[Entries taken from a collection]

····················

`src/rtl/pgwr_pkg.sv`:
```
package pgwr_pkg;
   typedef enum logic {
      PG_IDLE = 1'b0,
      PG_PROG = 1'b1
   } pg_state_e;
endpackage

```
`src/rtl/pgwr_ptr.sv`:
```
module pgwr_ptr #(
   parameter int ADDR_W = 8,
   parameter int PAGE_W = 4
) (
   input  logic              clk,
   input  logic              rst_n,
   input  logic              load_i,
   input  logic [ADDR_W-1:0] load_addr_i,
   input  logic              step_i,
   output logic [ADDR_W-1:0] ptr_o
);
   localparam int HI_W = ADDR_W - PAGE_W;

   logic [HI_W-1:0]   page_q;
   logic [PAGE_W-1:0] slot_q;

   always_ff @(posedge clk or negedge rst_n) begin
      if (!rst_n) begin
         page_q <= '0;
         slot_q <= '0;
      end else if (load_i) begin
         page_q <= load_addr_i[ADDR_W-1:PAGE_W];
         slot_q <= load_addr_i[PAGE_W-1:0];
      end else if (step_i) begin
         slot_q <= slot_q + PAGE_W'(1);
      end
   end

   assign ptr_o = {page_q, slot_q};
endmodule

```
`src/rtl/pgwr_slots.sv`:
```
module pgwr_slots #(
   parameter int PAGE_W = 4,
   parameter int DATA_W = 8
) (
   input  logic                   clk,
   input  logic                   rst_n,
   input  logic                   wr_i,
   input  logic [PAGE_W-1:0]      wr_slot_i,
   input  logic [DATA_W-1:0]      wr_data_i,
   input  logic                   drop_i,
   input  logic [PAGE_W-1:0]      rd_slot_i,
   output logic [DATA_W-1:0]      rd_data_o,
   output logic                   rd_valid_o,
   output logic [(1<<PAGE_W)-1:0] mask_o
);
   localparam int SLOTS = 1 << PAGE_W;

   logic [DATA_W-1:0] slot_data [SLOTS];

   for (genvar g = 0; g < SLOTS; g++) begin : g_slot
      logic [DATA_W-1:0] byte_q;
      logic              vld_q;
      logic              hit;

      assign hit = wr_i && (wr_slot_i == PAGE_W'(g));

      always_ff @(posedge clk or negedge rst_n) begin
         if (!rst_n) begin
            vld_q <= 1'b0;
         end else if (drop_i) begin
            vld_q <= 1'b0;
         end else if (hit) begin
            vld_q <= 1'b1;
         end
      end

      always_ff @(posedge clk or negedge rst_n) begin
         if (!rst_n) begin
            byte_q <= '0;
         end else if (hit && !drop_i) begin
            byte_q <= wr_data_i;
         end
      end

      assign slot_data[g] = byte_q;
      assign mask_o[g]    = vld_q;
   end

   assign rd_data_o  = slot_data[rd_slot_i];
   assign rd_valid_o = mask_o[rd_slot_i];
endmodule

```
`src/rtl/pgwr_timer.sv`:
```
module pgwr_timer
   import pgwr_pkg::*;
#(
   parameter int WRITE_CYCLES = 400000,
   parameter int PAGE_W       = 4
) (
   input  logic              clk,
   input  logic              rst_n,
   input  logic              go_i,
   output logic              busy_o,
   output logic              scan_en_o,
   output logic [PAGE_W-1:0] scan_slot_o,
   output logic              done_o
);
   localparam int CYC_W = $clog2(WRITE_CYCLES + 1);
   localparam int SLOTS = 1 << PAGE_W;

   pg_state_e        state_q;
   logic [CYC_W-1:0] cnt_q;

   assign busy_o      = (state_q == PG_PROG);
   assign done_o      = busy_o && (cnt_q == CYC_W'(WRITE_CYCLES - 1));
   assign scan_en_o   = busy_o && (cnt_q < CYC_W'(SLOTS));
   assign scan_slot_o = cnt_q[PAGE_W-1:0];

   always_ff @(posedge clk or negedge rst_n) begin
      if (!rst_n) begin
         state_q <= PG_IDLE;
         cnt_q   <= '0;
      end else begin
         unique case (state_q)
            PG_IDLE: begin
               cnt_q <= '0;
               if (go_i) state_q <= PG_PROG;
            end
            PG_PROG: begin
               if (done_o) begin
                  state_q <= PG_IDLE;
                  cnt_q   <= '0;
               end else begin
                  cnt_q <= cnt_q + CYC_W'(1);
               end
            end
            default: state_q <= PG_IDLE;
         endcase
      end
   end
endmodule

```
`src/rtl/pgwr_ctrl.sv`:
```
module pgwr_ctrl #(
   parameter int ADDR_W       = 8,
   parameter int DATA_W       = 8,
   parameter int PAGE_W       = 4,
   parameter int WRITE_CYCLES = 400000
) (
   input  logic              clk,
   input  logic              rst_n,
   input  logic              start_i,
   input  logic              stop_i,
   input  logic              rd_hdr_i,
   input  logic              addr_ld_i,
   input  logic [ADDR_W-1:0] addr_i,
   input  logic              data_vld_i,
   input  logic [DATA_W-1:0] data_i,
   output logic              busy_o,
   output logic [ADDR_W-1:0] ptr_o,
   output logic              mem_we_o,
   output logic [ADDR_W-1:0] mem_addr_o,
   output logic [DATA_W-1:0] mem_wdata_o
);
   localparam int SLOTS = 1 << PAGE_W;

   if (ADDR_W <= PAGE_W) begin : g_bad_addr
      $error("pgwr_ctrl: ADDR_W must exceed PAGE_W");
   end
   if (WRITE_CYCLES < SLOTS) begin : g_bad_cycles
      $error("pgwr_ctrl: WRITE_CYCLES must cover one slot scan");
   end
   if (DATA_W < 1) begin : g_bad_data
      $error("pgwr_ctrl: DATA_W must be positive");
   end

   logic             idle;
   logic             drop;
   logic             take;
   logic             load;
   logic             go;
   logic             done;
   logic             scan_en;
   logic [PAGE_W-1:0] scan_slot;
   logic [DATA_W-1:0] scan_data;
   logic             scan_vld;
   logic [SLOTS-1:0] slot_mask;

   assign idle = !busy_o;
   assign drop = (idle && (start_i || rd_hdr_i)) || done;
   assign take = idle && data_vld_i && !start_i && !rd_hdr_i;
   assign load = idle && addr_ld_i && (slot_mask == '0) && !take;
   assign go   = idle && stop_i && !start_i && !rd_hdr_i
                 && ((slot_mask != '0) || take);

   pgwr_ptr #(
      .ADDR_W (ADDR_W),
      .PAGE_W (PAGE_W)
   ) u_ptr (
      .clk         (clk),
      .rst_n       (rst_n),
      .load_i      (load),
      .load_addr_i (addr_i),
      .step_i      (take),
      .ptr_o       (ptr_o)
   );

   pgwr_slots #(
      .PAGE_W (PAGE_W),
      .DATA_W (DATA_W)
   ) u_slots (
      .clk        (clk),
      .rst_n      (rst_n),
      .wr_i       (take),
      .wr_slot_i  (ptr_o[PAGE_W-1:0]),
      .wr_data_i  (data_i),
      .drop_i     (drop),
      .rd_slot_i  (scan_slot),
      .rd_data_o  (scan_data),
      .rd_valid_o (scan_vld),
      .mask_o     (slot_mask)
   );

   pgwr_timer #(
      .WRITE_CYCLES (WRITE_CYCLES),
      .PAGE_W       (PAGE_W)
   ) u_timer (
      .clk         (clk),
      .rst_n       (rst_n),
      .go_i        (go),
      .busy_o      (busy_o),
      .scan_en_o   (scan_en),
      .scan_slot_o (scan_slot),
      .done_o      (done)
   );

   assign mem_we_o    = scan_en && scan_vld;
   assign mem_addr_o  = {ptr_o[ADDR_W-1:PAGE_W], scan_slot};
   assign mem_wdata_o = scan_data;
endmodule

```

····················

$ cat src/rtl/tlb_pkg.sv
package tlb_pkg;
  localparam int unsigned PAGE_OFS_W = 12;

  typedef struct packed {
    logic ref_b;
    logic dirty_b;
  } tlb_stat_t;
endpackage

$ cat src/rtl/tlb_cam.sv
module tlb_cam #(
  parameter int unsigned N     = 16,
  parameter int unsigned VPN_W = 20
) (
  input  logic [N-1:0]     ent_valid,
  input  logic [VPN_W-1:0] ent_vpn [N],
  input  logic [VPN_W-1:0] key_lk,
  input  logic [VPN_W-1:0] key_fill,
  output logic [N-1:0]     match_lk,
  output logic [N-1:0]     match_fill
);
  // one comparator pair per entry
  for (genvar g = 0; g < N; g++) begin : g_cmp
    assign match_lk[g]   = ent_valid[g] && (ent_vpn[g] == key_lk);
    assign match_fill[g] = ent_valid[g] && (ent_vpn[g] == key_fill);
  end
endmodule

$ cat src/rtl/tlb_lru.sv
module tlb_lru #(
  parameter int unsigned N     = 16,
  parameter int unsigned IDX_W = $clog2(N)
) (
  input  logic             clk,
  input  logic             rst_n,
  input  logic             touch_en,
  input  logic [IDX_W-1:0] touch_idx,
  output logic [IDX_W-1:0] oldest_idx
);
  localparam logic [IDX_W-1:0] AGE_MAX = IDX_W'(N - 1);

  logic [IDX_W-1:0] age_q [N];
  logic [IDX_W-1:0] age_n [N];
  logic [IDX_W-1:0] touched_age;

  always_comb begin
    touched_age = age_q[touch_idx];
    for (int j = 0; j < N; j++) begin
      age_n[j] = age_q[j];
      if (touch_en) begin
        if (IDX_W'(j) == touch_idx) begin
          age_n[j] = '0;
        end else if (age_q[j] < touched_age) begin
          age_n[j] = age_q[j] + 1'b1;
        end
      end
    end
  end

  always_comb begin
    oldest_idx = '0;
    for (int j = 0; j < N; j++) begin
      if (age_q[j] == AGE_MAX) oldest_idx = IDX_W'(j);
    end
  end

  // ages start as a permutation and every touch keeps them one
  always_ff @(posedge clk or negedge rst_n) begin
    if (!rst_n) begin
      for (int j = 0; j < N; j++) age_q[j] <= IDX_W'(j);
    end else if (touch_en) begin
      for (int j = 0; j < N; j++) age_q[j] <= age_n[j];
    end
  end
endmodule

····················

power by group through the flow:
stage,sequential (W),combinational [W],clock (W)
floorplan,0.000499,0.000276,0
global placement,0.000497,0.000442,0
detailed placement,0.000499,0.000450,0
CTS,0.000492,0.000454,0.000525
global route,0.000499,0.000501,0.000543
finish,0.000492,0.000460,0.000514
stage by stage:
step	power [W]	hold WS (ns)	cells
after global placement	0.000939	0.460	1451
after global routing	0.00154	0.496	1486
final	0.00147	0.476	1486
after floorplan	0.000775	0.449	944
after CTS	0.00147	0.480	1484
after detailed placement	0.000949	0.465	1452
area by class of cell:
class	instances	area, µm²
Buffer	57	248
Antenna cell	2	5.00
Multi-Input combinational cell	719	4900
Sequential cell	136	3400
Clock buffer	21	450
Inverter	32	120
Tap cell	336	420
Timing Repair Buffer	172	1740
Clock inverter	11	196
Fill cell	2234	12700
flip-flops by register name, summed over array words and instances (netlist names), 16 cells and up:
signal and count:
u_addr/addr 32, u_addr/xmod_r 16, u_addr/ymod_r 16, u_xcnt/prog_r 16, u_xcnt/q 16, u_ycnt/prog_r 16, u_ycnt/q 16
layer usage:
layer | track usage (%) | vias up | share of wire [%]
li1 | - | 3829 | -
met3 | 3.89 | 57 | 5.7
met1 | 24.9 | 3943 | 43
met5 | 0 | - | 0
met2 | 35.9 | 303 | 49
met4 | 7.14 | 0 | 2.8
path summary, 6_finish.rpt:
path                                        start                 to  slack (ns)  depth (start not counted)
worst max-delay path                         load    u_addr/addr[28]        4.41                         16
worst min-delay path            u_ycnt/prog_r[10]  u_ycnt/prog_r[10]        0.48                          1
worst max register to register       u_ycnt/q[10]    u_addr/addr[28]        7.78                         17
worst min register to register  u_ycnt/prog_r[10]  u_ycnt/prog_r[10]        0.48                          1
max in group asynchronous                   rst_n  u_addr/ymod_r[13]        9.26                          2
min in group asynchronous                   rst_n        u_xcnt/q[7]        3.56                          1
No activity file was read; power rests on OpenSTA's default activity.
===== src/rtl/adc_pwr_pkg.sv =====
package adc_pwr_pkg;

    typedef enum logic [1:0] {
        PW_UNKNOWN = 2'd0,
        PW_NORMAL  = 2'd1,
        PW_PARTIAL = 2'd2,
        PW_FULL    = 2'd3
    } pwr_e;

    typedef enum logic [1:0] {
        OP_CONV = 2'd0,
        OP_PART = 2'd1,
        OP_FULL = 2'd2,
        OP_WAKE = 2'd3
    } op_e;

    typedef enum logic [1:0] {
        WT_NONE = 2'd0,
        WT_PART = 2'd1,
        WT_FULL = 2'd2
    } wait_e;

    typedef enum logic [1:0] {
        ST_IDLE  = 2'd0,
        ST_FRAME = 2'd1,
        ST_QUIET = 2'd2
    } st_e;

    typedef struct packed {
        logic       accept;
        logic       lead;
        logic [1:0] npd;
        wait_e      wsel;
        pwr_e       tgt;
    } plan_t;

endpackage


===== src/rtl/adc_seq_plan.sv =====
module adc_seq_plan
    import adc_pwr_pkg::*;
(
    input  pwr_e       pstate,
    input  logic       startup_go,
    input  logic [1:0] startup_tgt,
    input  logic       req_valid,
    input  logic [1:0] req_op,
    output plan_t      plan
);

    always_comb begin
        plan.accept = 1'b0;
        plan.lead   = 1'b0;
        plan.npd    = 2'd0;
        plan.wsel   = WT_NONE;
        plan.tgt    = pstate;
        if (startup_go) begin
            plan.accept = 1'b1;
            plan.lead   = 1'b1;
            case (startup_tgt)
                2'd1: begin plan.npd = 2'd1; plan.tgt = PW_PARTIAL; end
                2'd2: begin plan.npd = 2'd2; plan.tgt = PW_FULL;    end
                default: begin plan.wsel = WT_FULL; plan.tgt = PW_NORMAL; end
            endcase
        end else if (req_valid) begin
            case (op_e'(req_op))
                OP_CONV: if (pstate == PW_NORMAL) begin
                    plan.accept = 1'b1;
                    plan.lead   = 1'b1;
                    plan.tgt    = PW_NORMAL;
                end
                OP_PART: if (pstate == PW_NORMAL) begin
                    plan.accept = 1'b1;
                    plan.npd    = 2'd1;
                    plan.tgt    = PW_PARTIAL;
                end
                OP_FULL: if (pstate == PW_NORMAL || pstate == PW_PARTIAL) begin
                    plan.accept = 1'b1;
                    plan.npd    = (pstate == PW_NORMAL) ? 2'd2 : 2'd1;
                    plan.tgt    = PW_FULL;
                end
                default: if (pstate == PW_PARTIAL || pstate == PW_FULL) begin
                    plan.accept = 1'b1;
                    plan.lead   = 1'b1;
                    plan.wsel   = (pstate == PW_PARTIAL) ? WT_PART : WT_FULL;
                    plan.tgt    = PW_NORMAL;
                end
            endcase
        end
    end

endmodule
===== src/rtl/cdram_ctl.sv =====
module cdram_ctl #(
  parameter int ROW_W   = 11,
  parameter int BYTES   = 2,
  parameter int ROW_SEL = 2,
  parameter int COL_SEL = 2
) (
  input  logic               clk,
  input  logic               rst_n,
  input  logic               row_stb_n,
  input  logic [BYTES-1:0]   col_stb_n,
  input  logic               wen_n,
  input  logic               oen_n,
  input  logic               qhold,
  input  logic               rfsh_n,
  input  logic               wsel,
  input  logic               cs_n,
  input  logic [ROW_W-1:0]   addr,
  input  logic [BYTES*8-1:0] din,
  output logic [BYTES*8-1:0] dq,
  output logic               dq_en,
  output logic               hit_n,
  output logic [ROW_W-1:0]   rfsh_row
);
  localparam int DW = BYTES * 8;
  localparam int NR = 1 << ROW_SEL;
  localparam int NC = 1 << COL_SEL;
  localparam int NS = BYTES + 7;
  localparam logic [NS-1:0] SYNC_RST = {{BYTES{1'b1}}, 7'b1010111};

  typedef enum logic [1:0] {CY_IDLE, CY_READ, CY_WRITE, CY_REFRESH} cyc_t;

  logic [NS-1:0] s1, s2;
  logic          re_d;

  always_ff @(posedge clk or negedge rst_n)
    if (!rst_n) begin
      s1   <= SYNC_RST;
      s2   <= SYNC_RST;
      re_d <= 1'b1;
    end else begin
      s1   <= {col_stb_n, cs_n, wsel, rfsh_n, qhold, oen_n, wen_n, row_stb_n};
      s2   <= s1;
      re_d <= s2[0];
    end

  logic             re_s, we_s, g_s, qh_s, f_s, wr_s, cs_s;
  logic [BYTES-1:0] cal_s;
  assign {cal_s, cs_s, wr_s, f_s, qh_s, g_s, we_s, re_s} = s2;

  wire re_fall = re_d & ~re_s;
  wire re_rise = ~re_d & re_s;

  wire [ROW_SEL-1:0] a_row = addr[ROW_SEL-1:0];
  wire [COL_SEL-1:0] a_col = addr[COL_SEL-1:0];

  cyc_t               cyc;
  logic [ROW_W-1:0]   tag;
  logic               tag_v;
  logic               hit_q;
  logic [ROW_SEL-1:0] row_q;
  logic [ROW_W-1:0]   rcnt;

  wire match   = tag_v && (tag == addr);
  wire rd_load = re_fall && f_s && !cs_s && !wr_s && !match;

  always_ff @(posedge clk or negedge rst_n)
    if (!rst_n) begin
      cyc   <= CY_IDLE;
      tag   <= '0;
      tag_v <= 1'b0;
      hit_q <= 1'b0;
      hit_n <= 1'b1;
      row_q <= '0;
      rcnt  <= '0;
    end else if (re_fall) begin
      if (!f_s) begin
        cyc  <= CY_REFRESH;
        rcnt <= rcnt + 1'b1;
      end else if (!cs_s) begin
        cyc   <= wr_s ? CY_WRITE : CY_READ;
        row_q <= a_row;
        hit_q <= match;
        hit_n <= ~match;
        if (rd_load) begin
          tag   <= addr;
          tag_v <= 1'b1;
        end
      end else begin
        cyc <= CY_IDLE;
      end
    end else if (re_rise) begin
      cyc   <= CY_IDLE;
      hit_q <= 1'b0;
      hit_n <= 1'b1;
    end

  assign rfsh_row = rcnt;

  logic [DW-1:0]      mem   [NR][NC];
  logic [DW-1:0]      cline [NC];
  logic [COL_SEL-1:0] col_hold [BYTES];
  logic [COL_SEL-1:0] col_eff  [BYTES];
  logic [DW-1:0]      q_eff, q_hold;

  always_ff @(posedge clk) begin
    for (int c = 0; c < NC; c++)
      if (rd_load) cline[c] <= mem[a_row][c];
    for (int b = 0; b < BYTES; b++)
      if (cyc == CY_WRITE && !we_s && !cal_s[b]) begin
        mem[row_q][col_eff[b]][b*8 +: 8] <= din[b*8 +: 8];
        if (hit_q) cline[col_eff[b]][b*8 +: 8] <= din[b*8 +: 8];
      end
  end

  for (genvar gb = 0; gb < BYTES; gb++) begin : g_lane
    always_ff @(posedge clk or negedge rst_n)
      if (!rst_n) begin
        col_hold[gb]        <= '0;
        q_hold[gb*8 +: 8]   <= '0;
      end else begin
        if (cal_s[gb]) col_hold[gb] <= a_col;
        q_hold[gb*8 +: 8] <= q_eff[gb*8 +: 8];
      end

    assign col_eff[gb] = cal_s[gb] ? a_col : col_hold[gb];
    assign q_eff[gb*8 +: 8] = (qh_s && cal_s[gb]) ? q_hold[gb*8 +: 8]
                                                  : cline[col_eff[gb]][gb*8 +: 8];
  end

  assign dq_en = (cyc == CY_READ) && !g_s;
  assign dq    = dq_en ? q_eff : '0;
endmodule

····················

For the word "class", work out how many lines of the entries contain it, and state the number alone.

== WRITTEN RESPONSE ==
2